Many marketers are highly risk averse, but the risk in content strategies has a high capacity to be measured and calculated. Experimentation, when done alongside regularly checking metrics, gives you real-time insight into whether your gamble is paying off. And let’s be real, these usually aren’t big risks. Taking a risk in writing a blog post only brings the risk of being an unsuccessful blog post. The overhead cost is low, and the payoff can be very good.
What we mean by experimenting is usually matters of tone and topics. Your goal as a content marketer is to find what resonates with your audience. Metrics and content calendars add structure to this experimentation, but it lies in picking new topics and trying out different writing styles. As you build on these, you can codify them into your style guide to note what works and what doesn’t.
Customers want businesses to share more of themselves and hint at the personality behind them. Imbuing that into your writing tells customers a lot about your organization without you having to spell it out. Furthermore, your posts can convey crucial information for people new to your industry, framing what you do within a larger context and making them see you as a trusted resource, helping them make the best decision.
You can learn a lot about your content strategy by looking at how you engage audiences on your other platforms, especially ones that work well for blog distribution, such as social media and email. Organic traffic alone will not give you the full picture. Organic traffic tells you twofold how well you match your keywords, then how well you reach your customers.
If your social engagement is high and you’re having people respond to or regarding your blogs, you’re almost certainly hitting the tone right. However, in many cases, that’s ideal, so more realistically, checking how many people clicked on your link is a better metric. Sending out unique links for social media and email give you fantastic insight into how you’re performing, and it gives you an opportunity to conduct further tests.

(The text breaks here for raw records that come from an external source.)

[src/pulse_width_packet_decoder_top.sv]
// Top level of the pulse width packet decoder.
// Each request on the input stream is one pulse symbol: the high-phase duration in ticks in
// tdata and the final-symbol mark in tlast. The block takes one symbol per clock cycle while
// the queue has room. The front end classifies a symbol against the tick windows in the cycle
// it is accepted and places it in a two-entry queue. The back end takes it from the queue once
// ready, and on taking a final symbol it loads the packet code and status into the output
// register, so a result passes through the queue entry and then the output register. A final
// symbol waits in the queue while the previous result is still unaccepted, and the input
// stalls once the queue is full. Configuration writes are taken at any edge with the write
// enable high and must only be made while the block is idle.
module pulse_width_packet_decoder_top #(
  parameter int unsigned CODE_BITS   = pwpd_pkg::CodeBitsDef,
  parameter int unsigned TICK_BITS   = pwpd_pkg::TickBitsDef,
  parameter int unsigned MAX_SYMBOLS = pwpd_pkg::MaxSymbolsDef,
  parameter int unsigned TDATA_W     = ((TICK_BITS + 7) / 8) * 8
) (
  input  logic                           clk_i,
  input  logic                           rst_ni,
  input  logic                           cfg_we_i,
  input  logic [pwpd_pkg::CfgIndexW-1:0] cfg_index_i,
  input  logic [TICK_BITS-1:0]           cfg_wdata_i,
  input  logic                           s_axis_tvalid,
  output logic                           s_axis_tready,
  input  logic [TDATA_W-1:0]             s_axis_tdata,   // high_ticks, zero padding above
  input  logic                           s_axis_tlast,
  output logic                           m_axis_tvalid,
  input  logic                           m_axis_tready,
  output logic [pwpd_pkg::CodeOutW-1:0]  m_axis_tdata,   // packet_code
  output logic [1:0]                     m_axis_tuser    // status
);
  import pwpd_pkg::*;

  logic      front_valid, front_ready;
  pwpd_sym_t front_sym;
  logic      back_valid, back_ready;
  pwpd_sym_t back_sym;

  pwpd_front #(
    .TICK_BITS (TICK_BITS),
    .TDATA_W   (TDATA_W)
  ) u_front (
    .clk_i         (clk_i),
    .rst_ni        (rst_ni),
    .cfg_we_i      (cfg_we_i),
    .cfg_index_i   (cfg_index_i),
    .cfg_wdata_i   (cfg_wdata_i),
    .s_axis_tvalid (s_axis_tvalid),
    .s_axis_tready (s_axis_tready),
    .s_axis_tdata  (s_axis_tdata),
    .s_axis_tlast  (s_axis_tlast),
    .sym_valid_o   (front_valid),
    .sym_ready_i   (front_ready),
    .sym_o         (front_sym)
  );

  pwpd_queue u_queue (
    .clk_i        (clk_i),
    .rst_ni       (rst_ni),
    .push_valid_i (front_valid),
    .push_ready_o (front_ready),
    .push_data_i  (front_sym),
    .pop_valid_o  (back_valid),
    .pop_ready_i  (back_ready),
    .pop_data_o   (back_sym)
  );

  pwpd_back #(
    .CODE_BITS   (CODE_BITS),
    .MAX_SYMBOLS (MAX_SYMBOLS),
    .CFG_W       (TICK_BITS)
  ) u_back (
    .clk_i         (clk_i),
    .rst_ni        (rst_ni),
    .cfg_we_i      (cfg_we_i),
    .cfg_index_i   (cfg_index_i),
    .cfg_wdata_i   (cfg_wdata_i),
    .sym_valid_i   (back_valid),
    .sym_ready_o   (back_ready),
    .sym_i         (back_sym),
    .m_axis_tvalid (m_axis_tvalid),
    .m_axis_tready (m_axis_tready),
    .m_axis_tdata  (m_axis_tdata),
    .m_axis_tuser  (m_axis_tuser)
  );

endmodule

For instance, things like A/B testing work particularly well for these platforms and allow you to segment posts to different audiences more easily. You can email one group a blog using one title and wording of the message, then alter the title slightly to a different audience to point out the perspective that is more intriguing to them.
Through all your experiments, the question to keep coming back to is: Does this match my customers? The tone you must search for is a balance of the personality behind your company and the whims and interests of your customers. You can also position yourself to appeal to multiple groups of customers without sacrificing your image. Customers and populations are highly varied, and you can have multiple elements to who you are and what your company is if you don’t contradict yourself.
Think of your blog and content strategy as a living entity, and approach it with a mindset of growing and changing with your own needs and those of your customers.